ASObjC Runner question

Does ASObjC Runner “know” which of two screens on a Maverick machine has the focus, i.e., has the bright menu bar. I’m assuming that Screen 1 is the internal screen on my iMac and Screen 2 is the external screen.

Normally this is accomplished by simply clicking on the “other” screen, but I want to use it as part of a script to make sure a dialog arrives on the internal screen.

Not necessarily. The documentation for the underlying API hasn’t changed with 10.9, and it says the first screen is “the screen that contains the menu bar and whose origin is at the point (0, 0)”. I suspect that in 10.9 “contains the menu bar” means contains the active menu bar, but the bit about the origin of {0, 0} doesn’t seem to apply any more.

I’d try:

	screen 1 whose main screen is true

or:

	screen 1 whose has menu bar is true

If you know your screen arrangement, you can also work it out from the bounds.

(I just upgraded my external monitor to the same size as my iMac’s, so it’s a bit harder to tell one form the other in my tests.)

Thanks, Shane. For my purposes, “has menu bar of screens” as a test does it, because item 1 is always the internal screen, item 2 is the external screen and item 3 is the composite screen (both together).

Now the real problem: how to switch it from a script.

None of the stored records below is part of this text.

==> src/common/csof_params.svh <==
// Purpose: Constants for the camera serial output framer
// Assumes: Register byte address is four times the register index
// Notes:   Included by the design file and by the bench
`ifndef CSOF_PARAMS_SVH
`define CSOF_PARAMS_SVH
// Register indices
`define CSOF_IDX_FMT      16'h0111
`define CSOF_IDX_DL1      16'h6006
`define CSOF_IDX_DL2      16'h6007
`define CSOF_IDX_CKL      16'h6008
`define CSOF_IDX_CTRL     16'h7000
`define CSOF_IDX_XSIZE    16'h7001
`define CSOF_IDX_YSIZE    16'h7002
`define CSOF_IDX_HBLANK   16'h7003
`define CSOF_IDX_VBLANK   16'h7004
`define CSOF_IDX_EXPO     16'h7005
`define CSOF_IDX_GAIN     16'h7006
`define CSOF_IDX_STATUS   16'h7007
// Output format codes
`define CSOF_FMT_CCP_DC   8'h00
`define CSOF_FMT_CCP_DS   8'h01
`define CSOF_FMT_CSI      8'h02
`define CSOF_FMT_RST      8'h02
// Field positions
`define CSOF_LANE_INV     0
`define CSOF_LANE_SWAP    1
`define CSOF_CTRL_STREAM  0
`define CSOF_CTRL_TWO     1
// Reset values
`define CSOF_LANE_RST     2'h0
`define CSOF_CTRL_RST     2'h2
`define CSOF_XSIZE_RST    16'h0020
`define CSOF_YSIZE_RST    16'h0018
`define CSOF_HBLANK_RST   16'h0010
`define CSOF_VBLANK_RST   16'h0020
`define CSOF_EXPO_RST     16'h0100
`define CSOF_GAIN_RST     8'h10
// Frame layout
`define CSOF_EMB_LINES    16'h0003
`define CSOF_DUMMY_COLS   16'h0008
`define CSOF_FILL_WORD    16'h0007
`define CSOF_ONES_WORD    16'hFFFF
// Line rates in Mbps
`define CSOF_CSI_LANE_MBPS 840
`define CSOF_CSI_ONE_MBPS  1000
`define CSOF_CCP_MBPS      640
`endif

==> src/common/csof_pkg.sv <==
// Purpose: Types shared by the framer and its bench
// Assumes: Lane words are at most 16 bits wide
// Notes:   Constants live in csof_params.svh
package csof_pkg;
    // Framer states
    typedef enum logic [2:0] {
        ST_IDLE, ST_FBLANK, ST_LBLANK, ST_EMB, ST_DUMMY, ST_VIS
    } csof_state_t;
    // APB request from the master
    typedef struct packed {
        logic [17:0] paddr;
        logic        psel;
        logic        penable;
        logic        pwrite;
        logic [31:0] pwdata;
    } csof_apb_req_t;
    // APB answer to the master
    typedef struct packed {
        logic [31:0] prdata;
        logic        pready;
        logic        pslverr;
    } csof_apb_rsp_t;
    // One lane: p and n words, high-speed enable
    typedef struct packed {
        logic [15:0] p;
        logic [15:0] n;
        logic        hs;
    } csof_lane_t;
    // Whole output port
    typedef struct packed {
        csof_lane_t d0;
        csof_lane_t d1;
        logic       clk_p;
        logic       clk_n;
        logic       clk_hs;
    } csof_link_t;
endpackage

You can use “set has menu bar of screen 2 to true”, although it still does the full animation thing. I should remove that for Mavericks…

Not only does it do the whole animation thing, it reverses the window content of the two screens along with with the active menu bar. I’m suspecting that Maverick needs a little work in this regard.

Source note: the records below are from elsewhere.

==> src/design/acc_pkg.sv <==
// package: register map, field positions, reset values and timing for the converter control
package acc_pkg;
    // ************************************************************
    // register byte offsets (one aligned word each)
    // ************************************************************
    localparam logic [7:0] OFS_MODE    = 8'h00; // adc_mode_control
    localparam logic [7:0] OFS_TRIG    = 8'h04; // adc_trigger_config
    localparam logic [7:0] OFS_REF     = 8'h08; // adc_reference_config
    localparam logic [7:0] OFS_UPPER   = 8'h0C; // adc_upper_limit
    localparam logic [7:0] OFS_LOWER   = 8'h10; // adc_lower_limit
    localparam logic [7:0] OFS_CHAN    = 8'h14; // adc_channel_select
    localparam logic [7:0] OFS_IRQ_ST  = 8'h18; // sticky event status, write one to clear
    localparam logic [7:0] OFS_IRQ_MSK = 8'h1C; // event mask, same layout
    localparam logic [7:0] OFS_START   = 8'h20; // write bit0 = software start, read = busy
    localparam logic [7:0] OFS_RESULT  = 8'h24; // last conversion result
    // ************************************************************
    // field positions
    // ************************************************************
    localparam int MODE_COMP_EN  = 0;    // comparator_enable
    localparam int MODE_CLK_LO   = 1;    // clock ratio / voltage mode field, bits 5..1
    localparam int MODE_SCAN     = 6;    // channel mode: 0 select, 1 scan
    localparam int TRIG_SRC_LO   = 0;    // hw_trigger_src_hi/lo, bits 1..0
    localparam int TRIG_ONESHOT  = 5;    // oneshot_select
    localparam int TRIG_MODE_LO  = 6;    // trigger_mode_lo
    localparam int TRIG_MODE_HI  = 7;    // trigger_mode_hi
    localparam int REF_RES8      = 0;    // resolution: 1 = 8-bit
    localparam int REF_WAKE      = 2;    // wake_conversion_enable
    localparam int REF_OUTSIDE   = 3;    // limit check: 1 = interrupt outside window
    localparam int REF_NEG_EXT   = 5;    // negative reference from pin
    localparam int REF_POS_LO    = 6;    // positive reference code, bits 7..6
    localparam int CHAN_INTERNAL = 7;    // internal_source_select
    localparam int ST_DONE       = 0;    // limit-qualified completion
    localparam int ST_RAW        = 1;    // every completion
    // ************************************************************
    // writable masks (reserved bits read zero) and codes
    // ************************************************************
    localparam logic [7:0] TRIG_WMASK    = 8'hE3;
    localparam logic [7:0] REF_WMASK     = 8'hED;
    localparam logic [7:0] CHAN_WMASK    = 8'h9F;
    localparam logic [1:0] SRC_TIMER     = 2'h0;
    localparam logic [1:0] SRC_EVENT     = 2'h1;
    localparam logic [1:0] SRC_FORBIDDEN = 2'h2;
    localparam logic [1:0] SRC_INTERVAL  = 2'h3;
    localparam logic [1:0] REFP_FORBIDDEN = 2'h3;
    // ************************************************************
    // reset values
    // ************************************************************
    localparam logic [7:0] RST_MODE  = 8'h00;
    localparam logic [7:0] RST_TRIG  = 8'h00;
    localparam logic [7:0] RST_REF   = 8'h00;
    localparam logic [7:0] RST_UPPER = 8'hFF;
    localparam logic [7:0] RST_LOWER = 8'h00;
    localparam logic [7:0] RST_CHAN  = 8'h00;
    // ************************************************************
    // timing: comparator settle before a hardware-wait start
    // ************************************************************
    localparam int CLK_PERIOD_NS = 100;
    localparam int SETTLE_NS     = 1000;
    localparam int SETTLE_CYC    = (SETTLE_NS + CLK_PERIOD_NS - 1) / CLK_PERIOD_NS;
    localparam int SETTLE_CW     = 8;
    localparam int SCAN_LAST     = 3;    // scan covers four channels
    // ************************************************************
    // control states
    // ************************************************************
    typedef enum logic [3:0] {
        ST_IDLE  = 4'b0001,
        ST_WAIT  = 4'b0010,
        ST_CONV  = 4'b0100,
        ST_CHECK = 4'b1000
    } acc_state_t;
endpackage : acc_pkg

Yep. what happens if you set a screen’s main screen property to true?

On my machine any attempt to set main screen of screen n to true or false errors no matter which screen the script is on. I mention that last part because the behavior of “has menu bar” does depend on which screen the script itself is on.

It doesn’t look like much can be done until the APIs are updated.

Thanks for the suggestions in any case – they at least show that the APIs didn’t come along for the ride in Maverick.